Monday, January 23, 2012

Opinion: Say ahhh …

Cedar Rapids/Iowa City Gazette weekly column, “On Topic,” from 01-15-12
We keep hearing there is a shortage of doctors. I suspect that means not so much a shortage of all doctors, and not everywhere — in larger metro areas names of radiologists and anesthesiologists seem to crowd the directory boards of office complexes.
But in less-populated regions, fewer doctors of all kinds are practicing.
And no matter where you are, family physicians and, in particular, general practitioners — GPs — are thin on the ground.

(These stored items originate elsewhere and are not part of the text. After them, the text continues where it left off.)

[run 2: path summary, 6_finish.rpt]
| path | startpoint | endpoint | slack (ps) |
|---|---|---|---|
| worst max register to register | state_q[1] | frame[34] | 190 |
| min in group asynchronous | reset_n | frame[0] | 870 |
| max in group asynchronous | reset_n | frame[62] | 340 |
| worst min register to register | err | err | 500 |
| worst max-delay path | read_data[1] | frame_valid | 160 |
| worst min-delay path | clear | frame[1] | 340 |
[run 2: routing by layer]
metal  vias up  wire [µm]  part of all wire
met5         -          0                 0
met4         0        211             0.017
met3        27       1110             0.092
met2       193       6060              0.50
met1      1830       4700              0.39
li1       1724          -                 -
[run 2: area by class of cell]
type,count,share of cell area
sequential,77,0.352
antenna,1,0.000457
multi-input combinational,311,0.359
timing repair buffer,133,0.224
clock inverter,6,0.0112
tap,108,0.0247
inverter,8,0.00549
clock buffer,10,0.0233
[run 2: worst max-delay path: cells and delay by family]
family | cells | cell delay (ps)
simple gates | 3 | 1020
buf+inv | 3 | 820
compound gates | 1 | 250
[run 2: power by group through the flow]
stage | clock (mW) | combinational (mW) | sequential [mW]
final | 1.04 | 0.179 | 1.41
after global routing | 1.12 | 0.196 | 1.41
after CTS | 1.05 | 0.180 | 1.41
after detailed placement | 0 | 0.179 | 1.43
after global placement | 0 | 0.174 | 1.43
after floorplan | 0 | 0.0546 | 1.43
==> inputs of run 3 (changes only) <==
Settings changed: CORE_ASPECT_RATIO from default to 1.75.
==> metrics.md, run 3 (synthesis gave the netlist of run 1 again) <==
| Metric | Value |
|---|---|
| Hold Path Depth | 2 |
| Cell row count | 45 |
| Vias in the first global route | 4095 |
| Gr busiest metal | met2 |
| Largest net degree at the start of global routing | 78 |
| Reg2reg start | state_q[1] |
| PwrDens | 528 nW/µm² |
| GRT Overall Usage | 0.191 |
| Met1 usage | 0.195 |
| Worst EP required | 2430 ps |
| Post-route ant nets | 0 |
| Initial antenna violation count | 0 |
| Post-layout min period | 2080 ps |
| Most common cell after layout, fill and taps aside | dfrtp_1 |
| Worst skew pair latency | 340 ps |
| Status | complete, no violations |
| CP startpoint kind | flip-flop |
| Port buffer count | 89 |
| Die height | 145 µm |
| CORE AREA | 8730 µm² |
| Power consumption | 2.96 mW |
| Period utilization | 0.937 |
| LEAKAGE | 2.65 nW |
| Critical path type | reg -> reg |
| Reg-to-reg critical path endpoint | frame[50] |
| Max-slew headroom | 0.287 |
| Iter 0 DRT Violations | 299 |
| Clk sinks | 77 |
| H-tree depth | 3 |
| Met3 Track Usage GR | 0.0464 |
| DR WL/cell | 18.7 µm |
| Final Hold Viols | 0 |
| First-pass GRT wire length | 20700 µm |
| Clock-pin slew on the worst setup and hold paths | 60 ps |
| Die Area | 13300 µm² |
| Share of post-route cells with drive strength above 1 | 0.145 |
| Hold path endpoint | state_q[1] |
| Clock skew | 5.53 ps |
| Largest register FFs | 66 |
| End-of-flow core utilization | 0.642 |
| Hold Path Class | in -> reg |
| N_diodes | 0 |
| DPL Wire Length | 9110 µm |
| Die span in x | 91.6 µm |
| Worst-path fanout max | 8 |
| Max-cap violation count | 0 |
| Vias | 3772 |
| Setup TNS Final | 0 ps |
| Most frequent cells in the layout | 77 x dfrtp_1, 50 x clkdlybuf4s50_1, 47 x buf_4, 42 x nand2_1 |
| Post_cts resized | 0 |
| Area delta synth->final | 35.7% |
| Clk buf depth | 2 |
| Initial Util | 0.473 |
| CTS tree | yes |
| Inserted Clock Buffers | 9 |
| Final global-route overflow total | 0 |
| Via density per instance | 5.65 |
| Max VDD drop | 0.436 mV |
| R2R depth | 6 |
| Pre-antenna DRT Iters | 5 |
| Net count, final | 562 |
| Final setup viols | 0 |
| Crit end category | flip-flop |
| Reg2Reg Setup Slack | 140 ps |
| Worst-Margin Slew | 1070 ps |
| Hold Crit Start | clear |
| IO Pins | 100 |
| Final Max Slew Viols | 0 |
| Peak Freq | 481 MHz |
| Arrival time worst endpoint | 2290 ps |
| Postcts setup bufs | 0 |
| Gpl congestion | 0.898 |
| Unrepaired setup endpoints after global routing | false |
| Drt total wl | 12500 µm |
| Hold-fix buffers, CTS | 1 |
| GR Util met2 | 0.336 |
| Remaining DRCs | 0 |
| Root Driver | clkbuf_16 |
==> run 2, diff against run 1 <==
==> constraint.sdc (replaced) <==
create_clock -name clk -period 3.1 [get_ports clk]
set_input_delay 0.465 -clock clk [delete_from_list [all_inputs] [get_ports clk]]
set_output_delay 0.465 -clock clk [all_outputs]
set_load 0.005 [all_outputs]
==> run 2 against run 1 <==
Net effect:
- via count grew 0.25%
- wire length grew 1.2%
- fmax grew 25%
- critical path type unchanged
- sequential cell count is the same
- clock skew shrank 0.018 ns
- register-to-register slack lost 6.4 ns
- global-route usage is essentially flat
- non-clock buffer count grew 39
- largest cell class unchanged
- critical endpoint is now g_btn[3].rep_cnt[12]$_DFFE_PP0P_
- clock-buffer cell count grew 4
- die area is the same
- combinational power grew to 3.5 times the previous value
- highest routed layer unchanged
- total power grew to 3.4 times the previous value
--- src/rtl/life_pkg.sv ---
// Shared types and default sizes for the life tile datapath: FSM state enum, tile geometry, latency counter width.
package life_pkg;
    localparam int N_TILES_DEF = 4;
    localparam int TILE_W_DEF  = 16;
    localparam int SEL_W_DEF   = 2;
    localparam int CNT_W       = 3;

    typedef enum logic [2:0] {
        IDLE,
        REQ,
        WAIT,
        HOLD,
        DONE
    } state_t;
endpackage

--- src/rtl/rd_lat_counter.sv ---
// Loadable down-counter that times the Block_Mem read latency; zero flags that the read data is due.
module rd_lat_counter import life_pkg::*; (
    input  logic             clk,
    input  logic             reset,
    input  logic             load,
    input  logic             dec,
    input  logic [CNT_W-1:0] load_val,
    output logic             zero
);
    logic [CNT_W-1:0] count;

    always_ff @(posedge clk) begin
        if (!reset) begin
            count <= '0;
        end else if (load) begin
            count <= load_val;
        end else if (dec && (count != '0)) begin
            count <= count - 1'b1;
        end
    end

    assign zero = (count == '0);
endmodule

--- src/rtl/tile_readback.sv ---
// Reads N_TILES tile words out of Block_Mem and streams them to the life array over a valid/ready handshake.
// Defining READBACK_CSUM_EN adds the checksum port: XOR of every tile transferred in the most recent pass.
module tile_readback import life_pkg::*; #(
    parameter int N_TILES = N_TILES_DEF,
    parameter int TILE_W  = TILE_W_DEF,
    parameter int SEL_W   = SEL_W_DEF,
    parameter int RD_LAT  = 1
) (
    input  logic              clk,
    input  logic              reset,
    input  logic              start,
    output logic              busy,
    output logic              done,
    output logic [SEL_W-1:0]  mem_sel,
    output logic              mem_rd_en,
    input  logic [TILE_W-1:0] mem_data,
    output logic              tile_valid,
    input  logic              tile_ready,
    output logic [TILE_W-1:0] tile_data,
    output logic [SEL_W-1:0]  tile_pos
`ifdef READBACK_CSUM_EN
    ,
    output logic [TILE_W-1:0] checksum
`endif
);
    state_t           state;
    state_t           next_state;
    logic [SEL_W-1:0] idx;
    logic             last_tile;
    logic             accept;
    logic             cnt_load;
    logic             cnt_dec;
    logic             cnt_zero;
    logic             capture;
    logic             xfer;

    assign last_tile  = (idx == SEL_W'(N_TILES - 1));
    assign mem_sel    = idx;
    assign busy       = (state == REQ) || (state == WAIT) || (state == HOLD);
    assign done       = (state == DONE);
    assign tile_valid = (state == HOLD);

    rd_lat_counter u_lat (
        .clk      (clk),
        .reset    (reset),
        .load     (cnt_load),
        .dec      (cnt_dec),
        .load_val (CNT_W'(RD_LAT)),
        .zero     (cnt_zero)
    );

    always_comb begin
        next_state = state;
        accept     = 1'b0;
        cnt_load   = 1'b0;
        cnt_dec    = 1'b0;
        capture    = 1'b0;
        xfer       = 1'b0;
        case (state)
            IDLE: begin
                if (start) begin
                    accept     = 1'b1;
                    next_state = REQ;
                end
            end
            REQ: begin
                cnt_load   = 1'b1;
                next_state = WAIT;
            end
            WAIT: begin
                if (cnt_zero) begin
                    capture    = 1'b1;
                    next_state = HOLD;
                end else begin
                    cnt_dec = 1'b1;
                end
            end
            HOLD: begin
                if (tile_ready) begin
                    xfer       = 1'b1;
                    next_state = last_tile ? DONE : REQ;
                end
            end
            DONE:    next_state = IDLE;
            default: next_state = IDLE;
        endcase
    end

    // The read strobe is registered, so Block_Mem sees it in the first WAIT cycle.
    always_ff @(posedge clk) begin
        if (!reset) begin
            state     <= IDLE;
            idx       <= '0;
            mem_rd_en <= 1'b0;
            tile_data <= '0;
            tile_pos  <= '0;
        end else begin
            state     <= next_state;
            mem_rd_en <= cnt_load;
            if (capture) begin
                tile_data <= mem_data;
                tile_pos  <= idx;
            end
            if (xfer) begin
                idx <= last_tile ? '0 : idx + 1'b1;
            end
        end
    end

`ifdef READBACK_CSUM_EN
    always_ff @(posedge clk) begin
        if (!reset) begin
            checksum <= '0;
        end else if (accept) begin
            checksum <= '0;
        end else if (xfer) begin
            checksum <= checksum ^ tile_data;
        end
    end
`endif

    logic unused_accept;
    assign unused_accept = accept;
endmodule
===== config.mk =====
export PLATFORM = sky130hd
export DESIGN_NAME = conv_controller_cfg
export DESIGN_NICKNAME = d
export VERILOG_FILES = /design/src/rtl/conv_controller_cfg.sv
export SDC_FILE = /design/constraint.sdc
export NUM_CORES = 1
export LEC_CHECK = 0
export ABC_AREA = 1
export CELL_PAD_IN_SITES_DETAIL_PLACEMENT = 0
export CELL_PAD_IN_SITES_GLOBAL_PLACEMENT = 1
export CORE_MARGIN = 2
export CORE_UTILIZATION = 41
export CTS_CLUSTER_SIZE = 25
export DETAILED_ROUTE_END_ITERATION = 10
export PLACE_DENSITY = 0.93
export SLEW_MARGIN = 20
export SYNTH_ARGS = -nofsm -noshare
export SYNTH_HDL_FRONTEND = slang
export SYNTH_SLANG_ARGS = --single-unit

===== constraint.sdc =====
create_clock -name clk -period 3.1 [get_ports clk]
set_input_delay 0.62 -clock clk [delete_from_list [all_inputs] [get_ports clk]]
set_output_delay 0.62 -clock clk [all_outputs]
set_load 0.01 [all_outputs]

===== src/rtl/conv_controller_cfg.sv =====
// Runtime-configurable KxK convolution sequencer.
// Loop order (outermost first): x, y, ch_in, ch_out, k_v, k_h.
// Advances one tap per a/b operand handshake. Drives the MAC datapath and
// the partial-sum memory, and presents finished output pixels under a
// valid/ready handshake. A stalled output pixel holds off operand intake.
//
// state  | meaning
// -------+------------------------------------------------------------
// IDLE   | waiting for start; a rejected start pulses cfg_error
// RUN    | accepting operand handshakes, one tap per step
// DRAIN  | all steps taken; waiting for the final output handshake
// DONE   | one-cycle done pulse, then back to IDLE
module conv_controller_cfg #(
   parameter int LOG2_OF_MEM_HEIGHT = 20,
   parameter int CNT_WIDTH          = 16,
   parameter int KS_WIDTH           = 4
) (
   input  logic                          clk,
   input  logic                          arst_n_in,
   input  logic                          start,
   input  logic                          abort,
   input  logic [CNT_WIDTH-1:0]          cfg_width,
   input  logic [CNT_WIDTH-1:0]          cfg_height,
   input  logic [CNT_WIDTH-1:0]          cfg_ch_in,
   input  logic [CNT_WIDTH-1:0]          cfg_ch_out,
   input  logic [KS_WIDTH-1:0]           cfg_kernel_size,
   output logic                          running,
   output logic                          done,
   output logic                          cfg_error,
   input  logic                          a_valid,
   input  logic                          b_valid,
   output logic                          a_ready,
   output logic                          b_ready,
   output logic                          write_a,
   output logic                          write_b,
   output logic                          mac_valid,
   output logic                          mac_accumulate_internal,
   output logic                          mac_accumulate_with_0,
   output logic                          mem_re,
   output logic [LOG2_OF_MEM_HEIGHT-1:0] mem_read_addr,
   output logic                          mem_we,
   output logic [LOG2_OF_MEM_HEIGHT-1:0] mem_write_addr,
   output logic                          output_valid,
   input  logic                          output_ready,
   output logic [CNT_WIDTH-1:0]          output_x,
   output logic [CNT_WIDTH-1:0]          output_y,
   output logic [CNT_WIDTH-1:0]          output_ch
);

   typedef enum logic [1:0] {
      S_IDLE  = 2'd0,
      S_RUN   = 2'd1,
      S_DRAIN = 2'd2,
      S_DONE  = 2'd3
   } state_t;

   localparam logic [CNT_WIDTH-1:0] ONE = CNT_WIDTH'(1);

   state_t state_q, state_d;

   // latched configuration
   logic [CNT_WIDTH-1:0] w_q, h_q, cin_q, cout_q;
   logic [KS_WIDTH-1:0]  k_q;

   // loop counters
   logic [CNT_WIDTH-1:0] x_q, y_q, ci_q, co_q, kv_q, kh_q;

   // MAC / memory pipeline stage
   logic                          mac_valid_q, with_0_q, internal_q, mem_we_q;
   logic [LOG2_OF_MEM_HEIGHT-1:0] mem_waddr_q;
   logic                          cfg_error_q;

   // output pixel register
   logic                 ov_q, ov_d;
   logic [CNT_WIDTH-1:0] ox_q, oy_q, och_q;

   logic cfg_ok, accept, ab_ready, step;
   logic [CNT_WIDTH-1:0] k_last;
   logic kh_wrap, kv_wrap, co_wrap, ci_wrap, y_wrap, x_wrap;
   logic c_kv, c_co, c_ci, c_y, c_x, last_step;
   logic first_tap, last_tap, out_set;

   assign cfg_ok = (cfg_width != '0) && (cfg_height != '0) && (cfg_ch_in != '0) &&
                   (cfg_ch_out != '0) && (cfg_kernel_size != '0);
   assign accept = (state_q == S_IDLE) && start && cfg_ok && !abort;

   // operands are held off only while a finished pixel waits on the consumer
   assign ab_ready = (state_q == S_RUN) && !(ov_q && !output_ready);
   assign step     = a_valid && b_valid && ab_ready;

   assign k_last  = CNT_WIDTH'(k_q) - ONE;
   assign kh_wrap = (kh_q == k_last);
   assign kv_wrap = (kv_q == k_last);
   assign co_wrap = (co_q == cout_q - ONE);
   assign ci_wrap = (ci_q == cin_q - ONE);
   assign y_wrap  = (y_q == h_q - ONE);
   assign x_wrap  = (x_q == w_q - ONE);

   // carry into each counter: all inner counters wrap on this step
   assign c_kv      = kh_wrap;
   assign c_co      = c_kv && kv_wrap;
   assign c_ci      = c_co && co_wrap;
   assign c_y       = c_ci && ci_wrap;
   assign c_x       = c_y && y_wrap;
   assign last_step = c_x && x_wrap;

   assign first_tap = (kv_q == '0) && (kh_q == '0);
   assign last_tap  = kh_wrap && kv_wrap;
   assign out_set   = step && last_tap && ci_wrap;

   // state register
   always_ff @(posedge clk or negedge arst_n_in) begin
      if (!arst_n_in) state_q <= S_IDLE;
      else            state_q <= state_d;
   end

   // next-state logic; abort overrides every other event
   always_comb begin
      state_d = state_q;
      if (abort) begin
         state_d = S_IDLE;
      end else begin
         case (state_q)
            S_IDLE:  if (accept) state_d = S_RUN;
            S_RUN:   if (step && last_step) state_d = S_DRAIN;
            S_DRAIN: if (ov_q && output_ready) state_d = S_DONE;
            S_DONE:  state_d = S_IDLE;
            default: state_d = S_IDLE;
         endcase
      end
   end

   // output decode
   always_comb begin
      running                 = (state_q != S_IDLE);
      done                    = (state_q == S_DONE);
      cfg_error               = cfg_error_q;
      a_ready                 = ab_ready;
      b_ready                 = ab_ready;
      write_a                 = step;
      write_b                 = step;
      mac_valid               = mac_valid_q;
      mac_accumulate_with_0   = with_0_q;
      mac_accumulate_internal = internal_q;
      mem_re                  = step && first_tap && (ci_q != '0);
      mem_read_addr           = LOG2_OF_MEM_HEIGHT'(co_q);
      mem_we                  = mem_we_q;
      mem_write_addr          = mem_waddr_q;
      output_valid            = ov_q;
      output_x                = ox_q;
      output_y                = oy_q;
      output_ch               = och_q;
   end

   // cfg latch and nested loop counters
   always_ff @(posedge clk or negedge arst_n_in) begin
      if (!arst_n_in) begin
         w_q <= '0; h_q <= '0; cin_q <= '0; cout_q <= '0; k_q <= '0;
         x_q <= '0; y_q <= '0; ci_q <= '0; co_q <= '0; kv_q <= '0; kh_q <= '0;
      end else if (abort) begin
         x_q <= '0; y_q <= '0; ci_q <= '0; co_q <= '0; kv_q <= '0; kh_q <= '0;
      end else if (accept) begin
         w_q    <= cfg_width;
         h_q    <= cfg_height;
         cin_q  <= cfg_ch_in;
         cout_q <= cfg_ch_out;
         k_q    <= cfg_kernel_size;
         x_q <= '0; y_q <= '0; ci_q <= '0; co_q <= '0; kv_q <= '0; kh_q <= '0;
      end else if (step) begin
         kh_q <= kh_wrap ? '0 : kh_q + ONE;
         if (c_kv) kv_q <= kv_wrap ? '0 : kv_q + ONE;
         if (c_co) co_q <= co_wrap ? '0 : co_q + ONE;
         if (c_ci) ci_q <= ci_wrap ? '0 : ci_q + ONE;
         if (c_y)  y_q  <= y_wrap  ? '0 : y_q + ONE;
         if (c_x)  x_q  <= x_wrap  ? '0 : x_q + ONE;
      end
   end

   // MAC qualifiers and write-back, aligned with the registered operands
   always_ff @(posedge clk or negedge arst_n_in) begin
      if (!arst_n_in) begin
         mac_valid_q <= 1'b0;
         with_0_q    <= 1'b0;
         internal_q  <= 1'b0;
         mem_we_q    <= 1'b0;
         mem_waddr_q <= '0;
         cfg_error_q <= 1'b0;
      end else begin
         mac_valid_q <= step && !abort;
         with_0_q    <= step && !abort && first_tap && (ci_q == '0);
         internal_q  <= step && !abort && !first_tap;
         mem_we_q    <= step && !abort && last_tap && !ci_wrap;
         if (step) mem_waddr_q <= LOG2_OF_MEM_HEIGHT'(co_q);
         cfg_error_q <= (state_q == S_IDLE) && start && !cfg_ok && !abort;
      end
   end

   // output pixel valid: set by a completing step, cleared on acceptance
   always_comb begin
      ov_d = ov_q;
      if (abort)             ov_d = 1'b0;
      else if (out_set)      ov_d = 1'b1;
      else if (output_ready) ov_d = 1'b0;
   end

   // output pixel register; coordinates only change when a new pixel is set
   always_ff @(posedge clk or negedge arst_n_in) begin
      if (!arst_n_in) begin
         ov_q  <= 1'b0;
         ox_q  <= '0;
         oy_q  <= '0;
         och_q <= '0;
      end else begin
         ov_q <= ov_d;
         if (out_set && !abort) begin
            ox_q  <= x_q;
            oy_q  <= y_q;
            och_q <= co_q;
         end
      end
   end

endmodule


==> results of run 1 <==
worst max-delay path: stages, from the launching register on:
cell and delay (ns):
dfrtp_1 0.41, inv_1 0.12, ha_1 0.25, nand2_1 0.11, nor2_2 0.25, clkdlybuf4s50_1 0.60
metrics by stage:
stage	worst slack [ns]	hold slack, ns	power, µW	setup TNS (ns)	cells
after floorplan	0.7663	0.3244	7306	0	1965
after global placement	0.01382	0.4648	8461	0	2574
final	0.2075	0.06558	12040	0	2626
after CTS	0.1718	0.07566	12110	0	2625
after detailed placement	-0.005741	0.4657	8561	-0.005741	2574
after global routing	0.01817	0.09180	13010	0	2626
cell type report:
class	instances	area, µm²
clock buffer	34	772.0
timing repair buffer	220	2236
clock inverter	15	222.7
inverter	217	817.0
sequential	236	5906
fill	3382	16660
antenna	1	2.502
multi-input combinational	1448	7187
tap	455	569.3
synth_stat cells (all sizes together):
master | n | area, µm²
o21a | 3 | 22.52
nand3b | 12 | 90.09
clkinv | 5 | 18.77
nand4 | 50 | 334.1
a211oi | 1 | 7.510
dfrtp | 236 | 5906
nor3 | 50 | 250.2
xnor3 | 2 | 45.04
and2 | 1 | 6.260
a21o | 3 | 22.52
nor4 | 19 | 118.9
o21bai | 2 | 15.01
xnor2 | 23 | 201.4
nand3 | 120 | 650.6
ha | 19 | 237.7
nor2 | 247 | 992.2
clkbuf | 30 | 113.9
nand2 | 556 | 2097
buf | 34 | 236.5
o31ai | 3 | 22.52
inv | 212 | 795.8
o22ai | 12 | 75.07
o311ai | 1 | 8.760
or2 | 9 | 56.31
conb | 1 | 3.750
and3 | 3 | 18.77
a21oi | 38 | 190.2
xor2 | 91 | 797.0
a22oi | 1 | 7.510
o21ai | 174 | 882.1
worst max path at each step:
stage / to / slack [ns] / startpoint / cells after the start
floorplan: x_q[9]$_DFFE_PN0P_ / 0.77 / k_q[0]$_DFFE_PN0P_ / 15
global placement: x_q[11]$_DFFE_PN0P_ / 0.01 / cfg_height[1] / 16
detailed placement: x_q[11]$_DFFE_PN0P_ / -0.006 / cfg_height[1] / 16
CTS: write_a / 0.17 / state_q[1]$_DFFE_PN0P_ / 5
global route: x_q[13]$_DFFE_PN0P_ / 0.02 / k_q[0]$_DFFE_PN0P_ / 17
finish: write_b / 0.21 / state_q[1]$_DFFE_PN0P_ / 5
kinds of logic after synthesis:
logic type,Yosys count,share of synthesized area
buf+inv,281,0.08190
fa+ha+maj,19,0.01671
simple gates,1067,0.3244
compound gates,238,0.08814
xor+xnor,116,0.07336
flops,236,0.4152
other cells,1,0.0002636
report_power, final:
group	leakage [µW]	switching [µW]	internal (µW)	total (µW)
Sequential	0.00319	488	3550	4040
Clock	0.000483	1310	2180	3490
Combinational	0.00436	2780	1740	4510
Total	0.00803	4570	7470	12000
what timing repair did:
| item | in CTS | in global routing |
|---|---|---|
| pin swaps | 1 | 0 |
| resized for setup | 2 | 1 |
| endpoints found under the setup margin | 1 | 3 |
| setup buffers | 2 | 0 |
metal layers:
metal	vias to the layer above	track usage	wire length (µm)
li1	6658	-	-
met1	6233	0.3029	18040
met2	367	0.3477	17540
met3	52	0.03404	2236
met4	0	0.06231	1005
met5	-	0	0
cell usage in the layout, fill, tap and decap left out, types with 5 or more instances in the layout:
cell type / instances
a21oi_1: 38
buf_12: 13
buf_4: 40
bufinv_16: 5
clkbuf_16: 27
clkbuf_8: 7
clkdlybuf4s50_1: 165
clkinv_1: 5
conb_1: 8
dfrtp_1: 236
ha_1: 19
inv_1: 200
inv_2: 11
nand2_1: 554
nand3_1: 113
nand3b_1: 12
nand4_1: 48
nor2_1: 229
nor2_2: 14
nor3_1: 50
nor4_1: 19
o21ai_0: 134
o21ai_1: 39
o22ai_1: 12
or2_2: 6
xnor2_1: 23
xor2_1: 91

When I took a job in Chicago a few years ago, I spent several days trying to locate a GP on my company plan who’d sign me up as a new patient. There was no room at just about every inn I telephoned.
This, mind you, in the third-largest city in America.
That challenge multiplies, or rather, intensifies, as the MSA shrinks — an inverse ratio. Open slots for doctors are projected to outnumber applicants in rural and low-income areas for the next several years, the College Board notes.
The GP is supposed to see the big picture. In movies and television, from Marcus Welby to Dr. Quinn Medicine Woman, it’s the care giver to whom we want to take all our problems. (In pop culture, it’s more often a man than a woman — don’t ask me why.)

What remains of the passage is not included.